- Born: August 13, 1936 Campbell's Bay, Quebec, Canada
- Died: September 25, 2017 (aged 81) Hamilton, Ontario, Canada
- Occupations: broadcaster, evangelical minister

= David Mainse =

Canadian televangelist, broadcast executive and producer

David Mainse (August 13, 1936 – September 25, 2017) was a Canadian televangelist, broadcast executive and producer, and an evangelical Christian leader. He was the founder of Crossroads Christian Communications and host of the long-running Christian talk show 100 Huntley Street.

==Television career==

In 1976, Mainse began a project to telecast daily. He took the initiative and obtained a $100,000 a year, 20-year lease on a building at 100 Huntley Street in downtown Toronto that was suitable for conversion into a television studio. The lead program of this new production company took the studio's address as its name. On June 15, 1977, the interview/talk show 100 Huntley Street (based on The 700 Club in the United States) was launched. This TV program featured more than 14,000 guests such as Billy Graham and Charlton Heston, and in 2015 was reported as one of three Canadian TV programs attracting over one million viewers each week. Crossroads produced a short-lived program for teenagers, Inside Track, in 1978.
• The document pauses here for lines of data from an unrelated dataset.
This is an optimization exercise on Yosys and OpenROAD, whose aim is small area, a short achievable clock period and few clock cycles, not a production implementation.
Function was not checked in any run shown here: the RTL went through the layout flow alone.
Power figures rest on the tool's default switching activity, not on a simulated workload.

==> flow/design.v, too long to show whole: its modules and the start of the top module <==
// module booth_mul64: 953 lines
module booth_mul64(clk, reset_n, multiplier, multiplicand, op_start, op_clear, op_done, result);
  // ...
==> flow/flow/run.sh <==
#!/bin/bash
# Layout flow: the standard flow, with the port buffers made of the
# smallest plain buffer instead of the default delay buffer, and no dummy
# loads in the clock tree.
set -o pipefail
export BUFFER_PORTS_ARGS="-buffer_cell sky130_fd_sc_hd__buf_1"
export CTS_ARGS="-sink_clustering_enable -repair_clock_nets -dont_use_dummy_load"
bash standard.sh > standard.log 2>&1
==> flow/standard.sh <==
#!/bin/bash
# synth_recipe.tcl (not shown) runs the flow's synth.tcl, then flattens the netlist and writes it again
# the make line also repeats each setting of config.mk as NAME=value (left out here)
make -C /OpenROAD-flow-scripts/flow DESIGN_CONFIG=/design/flow/config.mk WORK_HOME=/design/flow/orfs CLKGATE_MAP_FILE= SYNTH_SCRIPT=/design/flow/synth_recipe.tcl "${@:-finish}"
==> flow/config.mk <==
export PLATFORM = sky130hd
export DESIGN_NAME = booth_mul64
export DESIGN_NICKNAME = booth_mul64
export VERILOG_FILES = /design/flow/design.v
export SDC_FILE = /design/flow/constraint.sdc
export NUM_CORES = 4
export LEC_CHECK = 0
export CAP_MARGIN = 20
export CORE_MARGIN = 2
export CORE_UTILIZATION = 40
export SETUP_SLACK_MARGIN = 4.0
export SLEW_MARGIN = 20
==> flow/constraint.sdc <==
create_clock -name core_clock -period 7.0 [get_ports {clk}]
set_input_delay 1.4000 -clock core_clock [delete_from_list [all_inputs] [get_ports {clk}]]
set_output_delay 1.4000 -clock core_clock [all_outputs]
set_load 0.01 [all_outputs]
==> reports/qor.yml, run 1 <==
end_kind: "register"
vdd_ir_drop_max_uv: 161
core-area_um2: 57700
fin_nets: 2966
status: "complete, no violations"
pre_cts_slack_ns: 3.22
tritoncts: "done"
area_of_the_multi_input_gates_um2: 15600
post_synth_instance_area_um2: 23300
seq_share: 0.238
p_seq_frac: 0.227
ff_latch_area_um2: 6600
grt.overflow.total: 0
timing.critical_path.required_ns: 7.41
synth.area.top_cells: "sky130_fd_sc_hd__fa_1 (22%), sky130_fd_sc_hd__dfxtp_1 (19%), sky130_fd_sc_hd__a22oi_1 (8.2%)"
rrSetupSlack_ns: 3.89
fin_cells: 3260
clock_tree_area_fraction: 0.0333
total_power_uw: 11200
groute.layer.met3.usage: 0.0807
synth-seq-cells: 291
grt_pass1_vias: 19200
skew_ns: 0.0442
p_clk_frac: 0.148
fill_cell_total_of_the_finished_layout: 5374
dp_hpwl_um: 54600
clock_buffers_created_by_tritoncts: 37
clkTransAtPathRegs_ns: 0.06
clk_root_buffer_cell: "sky130_fd_sc_hd__clkbuf_16"
critical_path.cell_chain: "ha_2 -> a21oi_2 -> o21ai_2 -> a221o_1 -> a211o_4 -> o21ai_4 -> o21ai_4 -> nand3_1 -> o21ai_2 -> fa_2 -> xnor2_2 -> nor2_1 -> a21oi_2 -> o21ai_1"
largest_cell_class: "multi-input gates"
async_reset_ff_frac: 0.0241
power-top-group: "combinational cells"
multi_input_cells: 1515
yosysMostFrequentCell: "sky130_fd_sc_hd__inv_1"
fraction_of_the_yosys_area_taken_by_sequential_cells: 0.279
routed-via-count: 18800
==> inputs of run 2 (changes only) <==
--- a/flow/design.v
+++ b/flow/design.v
@@ -13,2 +13,3 @@
   reg [3:0] bone0, btwo0, bneg0;   
+  reg [3:0] bone1, btwo1, bneg1;   
   assign op_done = st_done;
@@ -18,9 +19,13 @@
   wire [64:0] pp0;
-  assign pp0[64:0] = (({65{bone0[0]}} & xe[64:0]) | ({65{btwo0[0]}} & x2e[64:0])) ^ {65{bneg0[0]}};
+  assign pp0[32:0] = (({33{bone0[0]}} & xe[32:0]) | ({33{btwo0[0]}} & x2e[32:0])) ^ {33{bneg0[0]}};
+  assign pp0[64:33] = (({32{bone1[0]}} | ~xe[64:33]) & ({32{btwo1[0]}} | ~x2e[64:33])) ^ {32{bneg1[0]}};
   wire [64:0] pp1;
-  assign pp1[64:0] = (({65{bone0[1]}} & xe[64:0]) | ({65{btwo0[1]}} & x2e[64:0])) ^ {65{bneg0[1]}};
+  assign pp1[32:0] = (({33{bone0[1]}} & xe[32:0]) | ({33{btwo0[1]}} & x2e[32:0])) ^ {33{bneg0[1]}};
+  assign pp1[64:33] = (({32{bone1[1]}} | ~xe[64:33]) & ({32{btwo1[1]}} | ~x2e[64:33])) ^ {32{bneg1[1]}};
   wire [64:0] pp2;
-  assign pp2[64:0] = (({65{bone0[2]}} & xe[64:0]) | ({65{btwo0[2]}} & x2e[64:0])) ^ {65{bneg0[2]}};
+  assign pp2[32:0] = (({33{bone0[2]}} & xe[32:0]) | ({33{btwo0[2]}} & x2e[32:0])) ^ {33{bneg0[2]}};
+  assign pp2[64:33] = (({32{bone1[2]}} | ~xe[64:33]) & ({32{btwo1[2]}} | ~x2e[64:33])) ^ {32{bneg1[2]}};
   wire [64:0] pp3;
-  assign pp3[64:0] = (({65{bone0[3]}} & xe[64:0]) | ({65{btwo0[3]}} & x2e[64:0])) ^ {65{bneg0[3]}};
+  assign pp3[32:0] = (({33{bone0[3]}} & xe[32:0]) | ({33{btwo0[3]}} & x2e[32:0])) ^ {33{bneg0[3]}};
+  assign pp3[64:33] = (({32{bone1[3]}} | ~xe[64:33]) & ({32{btwo1[3]}} | ~x2e[64:33])) ^ {32{bneg1[3]}};
   wire c8;
@@ -939,2 +944,3 @@
     bone0 <= n_one; btwo0 <= n_two; bneg0 <= n_neg;
+    bone1 <= ~n_one; btwo1 <= ~n_two; bneg1 <= ~n_neg;
     if (st_idle) PL <= multiplier;
==> run 2 against run 1 <==
  * Die area rose by 1.3%
  * Largest power group unchanged
  * Still clean on timing, DRC and antenna
  * Flip-flop and latch count rose by 12
  * Critical path type unchanged
  * Synthesized cell count rose by 3.3%
  * Largest cell class unchanged
==> reports/qor.yml, run 2 <==
cts.sink_count: 303  # was 291
clock_buffers_created_by_tritoncts: 37  # unchanged
power_switching_uw: 4900  # was 5150 uW
std_cell_rows: 89  # was 88
num_io_pins: 261  # unchanged
yosys.area.top_type: "sky130_fd_sc_hd__fa_1"  # unchanged
clkTransAtPathRegs_ns: 0.06  # about the same
dp_hpwl_um: 56000  # was 54600 um
power.density_nw_per_um2: 395  # was 403 nW/um2
hp-class: "register to register"  # unchanged
maxSlewHeadroom: 0.258  # was 0.389
power.combinational.fraction: 0.607  # was 0.625
post_drt_via_cell_ratio: 5.54  # was 5.76
worstMarginPinSlew_ns: 1.11  # was 0.916 ns
rsz0062_at_grt: "true"  # unchanged
synthFlopType: "sky130_fd_sc_hd__dfxtp_1"  # unchanged
clock_tree.htree_level_count: 2  # unchanged
timing.critical_path.from_type: "register"  # unchanged
cts-root-to-sink-buffers: 3  # unchanged
setup.worst_path.start: "C[17]"  # was C[7]
vdd_ir_drop_max_uv: 221  # was 161 uV
skew_ns: 0.0238  # was 0.0442 ns
yosysWarningCount: 1  # unchanged
routed-via-count: 18500  # was 18800
clock_insertion_delay_worst_skew_ns: 0.56  # was 0.57 ns
async_reset_ff_frac: 0.0231  # was 0.0241
layout_min_cycle_time_ns: 3.01  # was 3.11 ns
synth-seq-cells: 303  # was 291
achievable-frequency_ghz: 0.332  # was 0.322 GHz
origin_of_the_critical_flop_to_flop_path: "C[17]"  # was C[7]
drt_pass1_iterations: 5  # unchanged
global_route.usage.total: 0.251  # was 0.279
largest_register_ff_count: 65  # unchanged
finalSetupViolations: 0  # unchanged
end_kind: "register"  # unchanged
critical_path.cell_chain: "ha_1 -> nand4_1 -> nor2_2 -> buf_4 -> a2bb2oi_2 -> o21ai_4 -> o21ai_4 -> o21bai_4 -> a211o_4 -> o311ai_4 -> mux2_4 -> o221ai_2"  # was ha_2 -> a21oi_2 -> o21ai_2 -> a221o_1 -> a211o_4 -> o21ai_4 -> o21ai_4 -> nand3_1 -> o21ai_2 -> fa_2 -> xnor2_2 -> nor2_1 -> a21oi_2 -> o21ai_1
status: "complete, no violations"  # unchanged
yosysTopAreaCellShare: 0.216  # was 0.219
grt_max_degree: 65  # unchanged
dpl-instance-area_um2: 24700  # was 24200 um2
effective_utilization_at_floorplan: 0.403  # was 0.404
fraction_of_the_yosys_area_taken_by_sequential_cells: 0.285  # was 0.279
drt_drc_violations_left: 0  # unchanged
synth.area.top_cells: "sky130_fd_sc_hd__fa_1 (22%), sky130_fd_sc_hd__dfxtp_1 (20%), sky130_fd_sc_hd__edfxtp_1 (8.1%)"  # was sky130_fd_sc_hd__fa_1 (22%), sky130_fd_sc_hd__dfxtp_1 (19%), sky130_fd_sc_hd__a22oi_1 (8.2%)
grt.overflow.total: 0  # unchanged
holdCritStartpoint: "cnt[0]"  # unchanged
yosysMostFrequentCell: "sky130_fd_sc_hd__inv_1"  # unchanged
layout.cells.most_common_list: "sky130_fd_sc_hd__inv_1 (338), sky130_fd_sc_hd__buf_1 (260), sky130_fd_sc_hd__fa_1 (251)"  # was sky130_fd_sc_hd__buf_1 (260), sky130_fd_sc_hd__inv_1 (243), sky130_fd_sc_hd__fa_1 (211)
drive_above_1_share: 0.126  # was 0.191
initial_antenna_violation_count: 0  # unchanged
internal_power_uw: 5820  # was 6050 uW
cp_slowest_cell: "sky130_fd_sc_hd__ha_1"  # was sky130_fd_sc_hd__a211o_4
unique_cell_type_count_in_the_yosys_netlist: 72  # was 70
core-area_um2: 58700  # was 57700 um2
die_width_um: 247  # was 246 um
largestRegisters: "S x65, M x64, PL x64"  # unchanged
criticalPathCategory: "register to register"  # unchanged
fin_nets: 3031  # was 2966
avgSynthCellArea_um2: 9.85  # was 10.0 um2
final-max-slew-violation-count: 0  # unchanged
design_area_um2: 27100  # was 27800 um2
critical_path_data_arrival_time_ns: 3.48  # was 3.52 ns
placement.io_buffers: 260  # unchanged
postSynthCellCount: 2400  # was 2324
critical_path_buf_inv_count: 1  # was 0
worst_path_largest_cell_delay_ns: 0.37  # was 0.41 ns
syn_to_final_growth_pct: 14.8  # was 19.0%
grt_pass1_vias: 18900  # was 19200
post-route-period-util: 0.430  # was 0.444
post_synth_instance_area_um2: 23600  # was 23300 um2
drtIter0Drc: 1788  # was 1777
route.detailed.wl_per_inst_um: 24.0  # was 26.7 um
timing.critical_path.required_ns: 7.47  # was 7.41 ns
maxCapViolCount: 0  # unchanged
syn_nets: 2869  # was 2793
final_hold_viol_count: 0  # unchanged
p_seq_frac: 0.239  # was 0.227
power.static_leakage_uw: 0.0113  # about the same
netlist_top_cells_count: "sky130_fd_sc_hd__inv_1 (344), sky130_fd_sc_hd__fa_1 (255), sky130_fd_sc_hd__dfxtp_1 (232), sky130_fd_sc_hd__xor2_1 (160), sky130_fd_sc_hd__xnor2_1 (153)"  # was sky130_fd_sc_hd__inv_1 (270), sky130_fd_sc_hd__a22oi_1 (256), sky130_fd_sc_hd__fa_1 (255), sky130_fd_sc_hd__dfxtp_1 (220), sky130_fd_sc_hd__xor2_1 (159)
routabilityCongestion: 0.937  # was 0.899
top_register: "S"  # unchanged
hold_slack_ns: 0.429  # was 0.447 ns
die_y_um: 247  # was 246 um
finalWirelength_um: 80000  # was 87000 um
tritoncts: "done"  # unchanged
final_tns_setup_ns: 0  # unchanged
clk_root_buffer_cell: "sky130_fd_sc_hd__clkbuf_16"  # unchanged
critical_path.top_delay_family: "compound AO/OA/AOI/OAI gates"  # unchanged
layout_commonest_cell: "sky130_fd_sc_hd__inv_1"  # was sky130_fd_sc_hd__buf_1
global_route_wire_length_before_repair_um: 116000  # was 125000 um
swShare: 0.457  # was 0.460
drtAntennaViolNets: 0  # unchanged
crit_path_max_fanout: 5  # was 4
synth-edff-count: 64  # unchanged
design.die.area_um2: 61000  # was 60300 um2
crit_path_top_cell_by_count: "sky130_fd_sc_hd__o21ai_4"
p_clk_frac: 0.154  # was 0.148
## run 2: cell families (layout without fill, tap and decap cells)
kind of cell,after synthesis,count (layout),synth area share
AND/OR/NAND/NOR,332,334,0.0687
XOR/XNOR,313,313,0.116
flip-flops,303,303,0.285
adder cells (fa/ha/maj),337,337,0.259
other,0,1,0
multiplexers,65,65,0.0305
AO/OA/AOI/OAI,487,487,0.139
buffers and inverters,563,721,0.101
## run 2: what timing repair did
| item | 4_1_cts | 5_1_grt |
|---|---|---|
| pin swaps | 21 | 30 |
| gates cloned | 1 | 11 |
| buffers inserted | 15 | 22 |
| gates resized for setup | 81 | 143 |
| hold buffers | 0 | 0 |
| setup endpoints to repair | 123 | 57 |
## run 2: stage by stage
step                total power, uW   util  cells  worst slack, ns
floorplan                      6830      -   2400             4.01
global placement               8610  0.422   3246             3.43
finish                        10700  0.462   3334             3.99
global route                  11800  0.462   3333             3.91
CTS                           10500  0.446   3299             3.97
detailed placement             8660  0.422   3246             3.42
## run 2: worst paths after layout
path	to	slack [ns]	cells after the start
worst max-delay path	S[50]	3.99	12
worst min-delay path	cnt[0]	0.43	1
worst max register to register	S[50]	3.99	12
worst min register to register	cnt[0]	0.43	1
max in group asynchronous	st_idle	5.95	1
min in group asynchronous	st_done	0.74	1
## run 2: power groups by stage
stage          registers, uW  clock network, uW  logic, uW
3_3_place_gp            2530                  0       6080
3_5_place_dp            2540                  0       6120
2_1_floorplan           2360                  0       4470
6_report                2560               1660       6510
5_1_grt                 2590               1740       7480
4_1_cts                 2520               1690       6290
## run 2: layout make-up
class,instances,area [um2]
clock buffer,37,926
multi-input combinational,1536,15100
fill,5545,31600
inverter,346,1300
antenna,1,2.50
sequential,303,6840
timing repair buffer,338,1990
tap,773,967
## run 2: metal layers
| layer | wire, um | GRT usage | vias to the layer above |
|---|---|---|---|
| met5 | 0 | 0 | - |
| met1 | 32200 | 0.335 | 9169 |
| met3 | 6640 | 0.0366 | 199 |
| met2 | 37000 | 0.398 | 957 |
| met4 | 4180 | 0.123 | 0 |
| li1 | - | - | 8133 |

-- separate check: timing with driven ports --
The results above use ideal ports. As a check the final layouts listed here were re-extracted and re-timed, cells and wires unchanged. Step 1 (the two cells are an assumption about what drives the block):
set clk [get_ports {clk}]
set_driving_cell -lib_cell sky130_fd_sc_hd__clkbuf_16 $clk
set_driving_cell -lib_cell sky130_fd_sc_hd__buf_2 [delete_from_list [all_inputs] $clk]
Step 2, shift: input delay + t, output delay - t, t = (earliest + latest rising clock arrival at the registers) / 2. This alone moves slack from input paths to output paths. a / b / c = ideal / step 1 / step 2; a / b = the first two.
run | t, ns | slack for setup (ns) | cell pins on the clock port's net
run 1 | 0.609 | 3.890 / 3.890 / 3.890 | 1
run 2 | 0.607 | 3.992 / 3.992 / 3.992 | 1
After both steps setup and hold are still met in every run listed.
In 1979, outside the Toronto mayor's office, Mainse protested the gay publication The Body Politic, saying that "parents and all decent people are particularly disgusted by the perversity, which publishes and disseminates anti-child, anti-parent dehumanizing materials." During the rally, Mainse was filmed protesting alongside Ken Campbell.

In 2009, Mainse returned to host 100 Huntley Street while his sons Ron and Reynold stepped down from the ministry while under investigation concerning an alleged Ponzi scheme.

In January 2010, he launched new television programs, Really Good Medicine and A Living Witness to Amazing Grace. That year he undertook a tour of 150 Canadian cities, "Thank You Canada", celebrating his 50th year of television ministry.

In June 2012, the same month as Crossroads' 50th anniversary, Mainse was presented the Queen Elizabeth II Diamond Jubilee Medal at a gala event at Roy Thomson Hall. In May 2015 he received a Lifetime Global Impact award from Empowered21, for making "a significant impact on the world through the power of the Holy Spirit".

Mainse died on September 25, 2017, from complications from MDS leukemia.